Hadi Zayandehroodi, Universiti Kebangsaan Malaysia(UKM)
Azah Mohamed, Universiti Kebangsaan Malaysia(UKM)
Hussain Shareef, Universiti Kebangsaan Malaysia(UKM)
Marjan Mohammadjafari, Islamic Azad University, Kerman, Iran

Abstract

With high penetration of distributed generations (DGs), power distribution system is regarded as a multisource system in which fault location scheme must be direction sensitive. This paper presents an automated fault location method using radial basis function neural network (RBFNN) for a distribution system with DG units.

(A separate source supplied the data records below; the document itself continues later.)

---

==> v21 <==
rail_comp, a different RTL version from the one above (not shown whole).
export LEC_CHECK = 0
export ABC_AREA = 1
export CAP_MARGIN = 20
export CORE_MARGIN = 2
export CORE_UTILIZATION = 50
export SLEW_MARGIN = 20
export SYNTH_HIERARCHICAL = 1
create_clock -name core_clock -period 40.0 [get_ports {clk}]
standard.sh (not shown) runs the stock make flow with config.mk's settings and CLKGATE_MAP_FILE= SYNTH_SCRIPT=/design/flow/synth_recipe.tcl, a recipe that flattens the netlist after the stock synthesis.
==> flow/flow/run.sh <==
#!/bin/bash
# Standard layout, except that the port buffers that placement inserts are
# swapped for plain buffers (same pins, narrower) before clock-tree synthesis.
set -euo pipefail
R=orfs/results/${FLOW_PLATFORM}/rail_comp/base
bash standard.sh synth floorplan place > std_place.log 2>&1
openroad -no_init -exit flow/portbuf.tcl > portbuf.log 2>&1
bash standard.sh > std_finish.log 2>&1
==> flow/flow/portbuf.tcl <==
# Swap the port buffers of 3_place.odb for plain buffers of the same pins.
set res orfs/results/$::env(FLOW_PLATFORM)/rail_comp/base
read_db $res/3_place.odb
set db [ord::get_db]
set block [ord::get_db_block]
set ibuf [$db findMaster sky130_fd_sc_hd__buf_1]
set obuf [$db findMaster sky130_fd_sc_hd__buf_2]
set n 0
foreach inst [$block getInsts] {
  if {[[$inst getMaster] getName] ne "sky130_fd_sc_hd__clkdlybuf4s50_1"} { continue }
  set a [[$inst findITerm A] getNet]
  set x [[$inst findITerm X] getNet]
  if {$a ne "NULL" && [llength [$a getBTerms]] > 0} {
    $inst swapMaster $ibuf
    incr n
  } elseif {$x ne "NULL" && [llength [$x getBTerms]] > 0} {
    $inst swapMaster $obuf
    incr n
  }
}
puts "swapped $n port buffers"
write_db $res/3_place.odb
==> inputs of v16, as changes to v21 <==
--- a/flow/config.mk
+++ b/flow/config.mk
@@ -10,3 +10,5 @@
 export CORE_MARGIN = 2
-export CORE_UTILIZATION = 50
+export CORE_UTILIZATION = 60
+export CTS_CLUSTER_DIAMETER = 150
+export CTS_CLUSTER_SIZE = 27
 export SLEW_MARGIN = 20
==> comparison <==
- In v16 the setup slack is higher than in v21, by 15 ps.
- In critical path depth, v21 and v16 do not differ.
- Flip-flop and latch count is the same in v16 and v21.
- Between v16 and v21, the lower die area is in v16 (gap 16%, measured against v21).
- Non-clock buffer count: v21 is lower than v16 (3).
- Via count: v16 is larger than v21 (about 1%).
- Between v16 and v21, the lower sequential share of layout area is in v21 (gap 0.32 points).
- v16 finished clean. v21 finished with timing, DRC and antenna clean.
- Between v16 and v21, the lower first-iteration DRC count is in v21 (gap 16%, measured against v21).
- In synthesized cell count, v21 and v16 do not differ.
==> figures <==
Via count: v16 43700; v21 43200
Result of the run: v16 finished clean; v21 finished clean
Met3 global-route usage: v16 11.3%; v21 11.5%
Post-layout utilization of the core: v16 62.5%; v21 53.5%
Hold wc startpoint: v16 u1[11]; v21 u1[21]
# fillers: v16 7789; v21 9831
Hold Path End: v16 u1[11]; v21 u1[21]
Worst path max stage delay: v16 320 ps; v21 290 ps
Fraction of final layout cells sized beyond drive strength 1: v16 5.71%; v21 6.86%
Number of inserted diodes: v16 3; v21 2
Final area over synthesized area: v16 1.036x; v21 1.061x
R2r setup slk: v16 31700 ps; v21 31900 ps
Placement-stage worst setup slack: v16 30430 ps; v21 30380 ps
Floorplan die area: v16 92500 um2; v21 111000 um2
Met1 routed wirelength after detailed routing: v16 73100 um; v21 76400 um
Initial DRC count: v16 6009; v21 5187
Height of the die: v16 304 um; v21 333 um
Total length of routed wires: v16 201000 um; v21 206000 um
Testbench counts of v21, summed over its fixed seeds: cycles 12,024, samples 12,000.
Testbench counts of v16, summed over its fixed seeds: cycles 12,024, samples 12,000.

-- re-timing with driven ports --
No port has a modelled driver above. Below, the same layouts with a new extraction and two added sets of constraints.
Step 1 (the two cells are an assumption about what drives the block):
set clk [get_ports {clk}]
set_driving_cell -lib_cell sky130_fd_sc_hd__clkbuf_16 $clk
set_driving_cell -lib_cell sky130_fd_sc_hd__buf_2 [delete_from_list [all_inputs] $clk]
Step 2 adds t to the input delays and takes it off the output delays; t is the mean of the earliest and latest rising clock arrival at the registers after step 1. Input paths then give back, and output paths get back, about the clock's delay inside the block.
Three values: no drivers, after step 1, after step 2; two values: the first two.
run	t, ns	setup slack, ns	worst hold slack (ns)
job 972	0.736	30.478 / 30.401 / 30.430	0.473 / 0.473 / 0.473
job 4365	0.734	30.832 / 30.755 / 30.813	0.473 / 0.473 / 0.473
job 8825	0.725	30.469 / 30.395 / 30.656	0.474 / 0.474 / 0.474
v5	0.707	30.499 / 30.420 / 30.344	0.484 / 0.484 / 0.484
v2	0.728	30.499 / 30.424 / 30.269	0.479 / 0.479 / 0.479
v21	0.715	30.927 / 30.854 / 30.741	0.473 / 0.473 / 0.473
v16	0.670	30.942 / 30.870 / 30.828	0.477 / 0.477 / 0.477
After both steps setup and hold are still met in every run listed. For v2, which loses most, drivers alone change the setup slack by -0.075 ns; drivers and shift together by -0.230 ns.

In the proposed method, the fault type is first determined by normalizing the fault currents of the main source and then fault location is predicted by using RBFNN. Several case studies have been considered to verify the accuracy of the RBFNN. A comparison is also made between the RBFNN and the conventional multilayer perceptron neural network for locating faults in a power distribution system with DGs. The test results showed that the RBFNN can accurately determine the location of faults in a distribution system with several DG units.

Suggested Citation

Hadi Zayandehroodi, Azah Mohamed, Hussain Shareef, and Marjan Mohammadjafari. "Performance Comparison of MLP and RBF Neural Networks for Fault Location in Distribution Networks with DGs" IEEE International Conference on Power and Energy (PECon2010) (2010): 341-345.